邓春平,陈航,谢建华,刘翠华
肿瘤坏死因子-α(tumor necrosis factor-α,TNF-α)在炎症反应中起重要作用。TNF-α 主要由活化的单核巨噬细胞合成、分泌;反过来又以自分泌和旁分泌的方式激活单核巨噬细胞,使其释放大量 IL-1、IL-6、IL-8、PGE2 等炎性介质,激发炎症连锁反应[1-2]。阿达木单抗系由中国仓鼠卵巢细胞表达的重组全人源抗 TNF-α 单克隆抗体,可以拮抗 TNF-α 与靶细胞膜上受体的结合,终止或者减弱炎症反应的进行,这对治疗 TNF-α 引起的炎症反应等相关疾病具有重要意义[3-5]。
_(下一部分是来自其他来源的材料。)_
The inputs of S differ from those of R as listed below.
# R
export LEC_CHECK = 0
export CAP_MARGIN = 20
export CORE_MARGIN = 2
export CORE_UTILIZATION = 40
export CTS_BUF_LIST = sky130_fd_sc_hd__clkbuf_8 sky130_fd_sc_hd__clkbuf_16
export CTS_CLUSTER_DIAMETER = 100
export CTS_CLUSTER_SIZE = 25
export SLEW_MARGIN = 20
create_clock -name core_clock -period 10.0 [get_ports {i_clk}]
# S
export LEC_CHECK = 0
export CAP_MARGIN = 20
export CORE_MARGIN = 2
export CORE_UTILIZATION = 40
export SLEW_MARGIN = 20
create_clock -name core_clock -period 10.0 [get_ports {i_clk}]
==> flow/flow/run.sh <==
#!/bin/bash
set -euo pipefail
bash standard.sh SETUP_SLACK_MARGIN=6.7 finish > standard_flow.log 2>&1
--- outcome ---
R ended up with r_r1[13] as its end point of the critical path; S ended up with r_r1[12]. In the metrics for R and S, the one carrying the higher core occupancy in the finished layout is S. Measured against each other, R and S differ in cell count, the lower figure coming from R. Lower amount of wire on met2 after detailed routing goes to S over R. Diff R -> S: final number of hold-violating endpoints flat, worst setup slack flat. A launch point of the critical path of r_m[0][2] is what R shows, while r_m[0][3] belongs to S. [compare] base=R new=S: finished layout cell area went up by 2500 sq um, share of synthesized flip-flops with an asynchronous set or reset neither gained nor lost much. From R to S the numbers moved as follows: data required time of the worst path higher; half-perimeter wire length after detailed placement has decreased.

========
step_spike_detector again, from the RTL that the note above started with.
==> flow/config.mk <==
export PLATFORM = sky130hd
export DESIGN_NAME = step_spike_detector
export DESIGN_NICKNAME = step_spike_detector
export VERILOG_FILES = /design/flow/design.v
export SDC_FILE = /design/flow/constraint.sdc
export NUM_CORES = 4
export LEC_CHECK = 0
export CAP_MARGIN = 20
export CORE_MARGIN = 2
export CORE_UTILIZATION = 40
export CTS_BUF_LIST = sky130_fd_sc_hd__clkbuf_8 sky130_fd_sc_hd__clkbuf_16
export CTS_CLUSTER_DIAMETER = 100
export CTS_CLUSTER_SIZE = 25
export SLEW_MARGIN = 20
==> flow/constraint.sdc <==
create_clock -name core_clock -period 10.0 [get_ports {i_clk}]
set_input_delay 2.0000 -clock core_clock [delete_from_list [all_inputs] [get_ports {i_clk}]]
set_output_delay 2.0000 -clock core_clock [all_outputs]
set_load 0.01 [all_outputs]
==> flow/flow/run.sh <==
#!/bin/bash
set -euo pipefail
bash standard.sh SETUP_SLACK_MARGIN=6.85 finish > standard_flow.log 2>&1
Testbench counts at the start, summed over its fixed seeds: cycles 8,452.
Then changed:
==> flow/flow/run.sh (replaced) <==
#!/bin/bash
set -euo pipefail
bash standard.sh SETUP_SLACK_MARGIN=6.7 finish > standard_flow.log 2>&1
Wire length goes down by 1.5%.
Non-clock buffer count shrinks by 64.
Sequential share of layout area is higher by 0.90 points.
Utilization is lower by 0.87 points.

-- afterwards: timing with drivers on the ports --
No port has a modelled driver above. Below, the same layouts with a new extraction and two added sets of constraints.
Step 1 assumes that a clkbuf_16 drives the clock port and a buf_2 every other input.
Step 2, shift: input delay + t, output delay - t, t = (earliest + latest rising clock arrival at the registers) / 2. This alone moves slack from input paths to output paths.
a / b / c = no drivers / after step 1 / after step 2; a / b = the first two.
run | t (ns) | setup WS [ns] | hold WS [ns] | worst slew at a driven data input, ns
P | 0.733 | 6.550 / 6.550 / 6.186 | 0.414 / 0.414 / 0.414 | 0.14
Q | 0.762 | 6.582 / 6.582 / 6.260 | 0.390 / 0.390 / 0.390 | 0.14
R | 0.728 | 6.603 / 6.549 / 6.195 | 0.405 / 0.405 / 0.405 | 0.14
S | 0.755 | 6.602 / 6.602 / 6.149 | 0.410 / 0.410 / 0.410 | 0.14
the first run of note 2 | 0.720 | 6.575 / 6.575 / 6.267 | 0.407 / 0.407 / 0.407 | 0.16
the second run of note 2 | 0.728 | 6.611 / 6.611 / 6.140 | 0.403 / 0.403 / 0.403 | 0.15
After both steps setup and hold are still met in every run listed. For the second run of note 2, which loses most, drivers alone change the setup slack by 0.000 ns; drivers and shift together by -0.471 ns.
Context: an optimization exercise on an open-source flow, tuned for small area. The choices shown serve that exercise and are no tape-out recipe.
Function was checked by simulation only, so behaviour that the tests miss may differ from the original.

==> design/flow/design.v <==
`default_nettype none
module pwd_processor (
    input  logic       clk,
    input  logic       rst_n,
    input  logic       in_valid,
    input  logic [8:0] in_data,
    output logic       busy,
    output logic       out_valid,
    output logic [8:0] out_data
);
    logic [8:0] r0, r1, r2, r3;
    logic [9:0] c;
    logic [5:0] t;
    logic [1:0] nreg;      
    logic       flag;
    logic       run;
    logic [3:0] pass;
    logic [1:0] slot, nlen;
    logic       real_w, even;
    logic       padfill, sortph, rot;
    logic       p_dec, p_min, p_flag, p_u, p_max, p_shift, p_ctr, p_smo;
    assign run    = busy || (t != 6'd1 && !in_valid);
    assign pass   = t[5:2];
    assign slot   = t[1:0];
    assign nlen   = nreg - 2'd1;
    assign real_w = (nlen == 2'd0) || (slot < nlen);
    assign even   = nreg[0];
    assign padfill = t <= 6'd5;
    assign sortph  = t >= 6'd6 && t <= 6'd19;
    assign rot     = t == 6'd10 || t == 6'd15;
    assign p_dec   = pass == 4'd5;
    assign p_min   = pass == 4'd6;
    assign p_flag  = pass == 4'd7;
    assign p_u     = pass == 4'd8;
    assign p_max   = pass == 4'd9;
    assign p_shift = pass == 4'd10;
    assign p_ctr   = pass == 4'd11;
    assign p_smo   = pass == 4'd12;
    logic        sub, cin, neg, lt;
    logic [6:0]  y6;
    logic [10:0] a, b, s;
    logic [11:0] cy;
    assign neg = p_dec && r0[8];
    assign y6  = 7'(r0[7:4]) * 7'd6 + 7'd33;
    assign sub = !(p_flag || p_smo);
    assign a   = {p_max ? 2'b00 : {2{r0[8]}}, r0[8], r0[7:0] ^ {8{neg}}};
    assign b   = p_dec ? ({4'b0, y6} ^ {11{!r0[8]}}) : ({c[9], c} ^ {11{sub}});
    assign cin = p_dec || (sub && !(p_ctr && flag));
    always_comb begin
        cy[0] = cin;
        for (int i = 0; i < 11; i++) begin
            s[i]    = a[i] ^ b[i] ^ cy[i];
            cy[i+1] = (a[i] & b[i]) | (cy[i] & (a[i] ^ b[i]));
        end
    end
    assign lt = s[10];
    logic [10:0] y;
    logic        r1b, r0b, nr1, nr0, corr;
    logic [8:0]  qf, q;
    logic [9:0]  ic;
    always_comb begin
        y   = {s[10:8] + 3'd3, s[7:0]};
        r1b = 1'b0;
        r0b = 1'b0;
        qf  = 9'd0;
        for (int i = 10; i >= 0; i--) begin
            if (i < 9)
                qf[i] = r1b | (r0b & y[i]);
            nr1 = y[i] ? r1b : r0b;
            nr0 = y[i] ? !(r1b | r0b) : r1b;
            r1b = nr1;
            r0b = nr0;
        end
        corr  = s[10] & (r1b | r0b);
        ic[0] = corr;
        for (int i = 0; i < 9; i++) begin
            q[i]    = (i == 8 ? !qf[i] : qf[i]) ^ ic[i];
            ic[i+1] = (i == 8 ? !qf[i] : qf[i]) & ic[i];
        end
    end
    logic swap;
    assign swap = run && (padfill || (sortph && (rot || lt)));
    logic [8:0] tail;
    always_comb begin
        if (!run)
            tail = in_data;
        else if (padfill)
            tail = 9'h100;
        else if (swap)
            tail = c[8:0];
        else if ((p_dec && even) || p_u || p_ctr)
            tail = s[8:0];
        else if (p_smo && slot != 2'd0)
            tail = q;
        else
            tail = r0;
    end
    assign out_data  = tail;
    assign out_valid = busy && p_smo && real_w;
    always_ff @(posedge clk) begin
        r0 <= r1;
        r1 <= r2;
        r2 <= r3;
        r3 <= tail;
        if (!busy)
            nreg <= t[1:0];
        if (swap || (p_min && (slot == 2'd0 || (real_w && lt))))
            c <= {r0[8], r0};
        else if (p_max && (slot == 2'd0 || (real_w && !lt)))
            c <= {1'b0, r0};
        else if (p_shift && slot == 2'd0)
            c <= {1'b0, c[9:1]};
        else if (p_smo)
            c <= {tail, 1'b0};
        if (p_flag) begin
            if (slot == 2'd0)
                flag <= lt;
            else if (real_w)
                flag <= flag & lt;
        end else if (p_shift && slot == 2'd0) begin
            flag <= flag & c[0];
        end
    end
    always_ff @(posedge clk or negedge rst_n) begin
        if (!rst_n) begin
            busy <= 1'b0;
            t    <= 6'd1;
        end else if (run) begin
            busy <= (t != 6'd51);
            t    <= (t == 6'd51) ? 6'd1 : t + 6'd1;
        end else if (in_valid) begin
            t    <= t + 6'd1;
        end
    end
endmodule
`default_nettype wire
作为治疗性抗体,其与抗原的结合活性是反映其作用机制和药效学的重要指标,是该类产品的关键质量属性[6-7]。目前,抗体结合活性常用方法是酶联免疫吸附法(ELISA)[6-9],但此方法操作过程较繁琐,费时费力。因此,开发一种快速、简便的测定方法以满足细胞克隆筛选、生产工艺开发、产品质量研究、放行检测及稳定性研究等需求非常有意义。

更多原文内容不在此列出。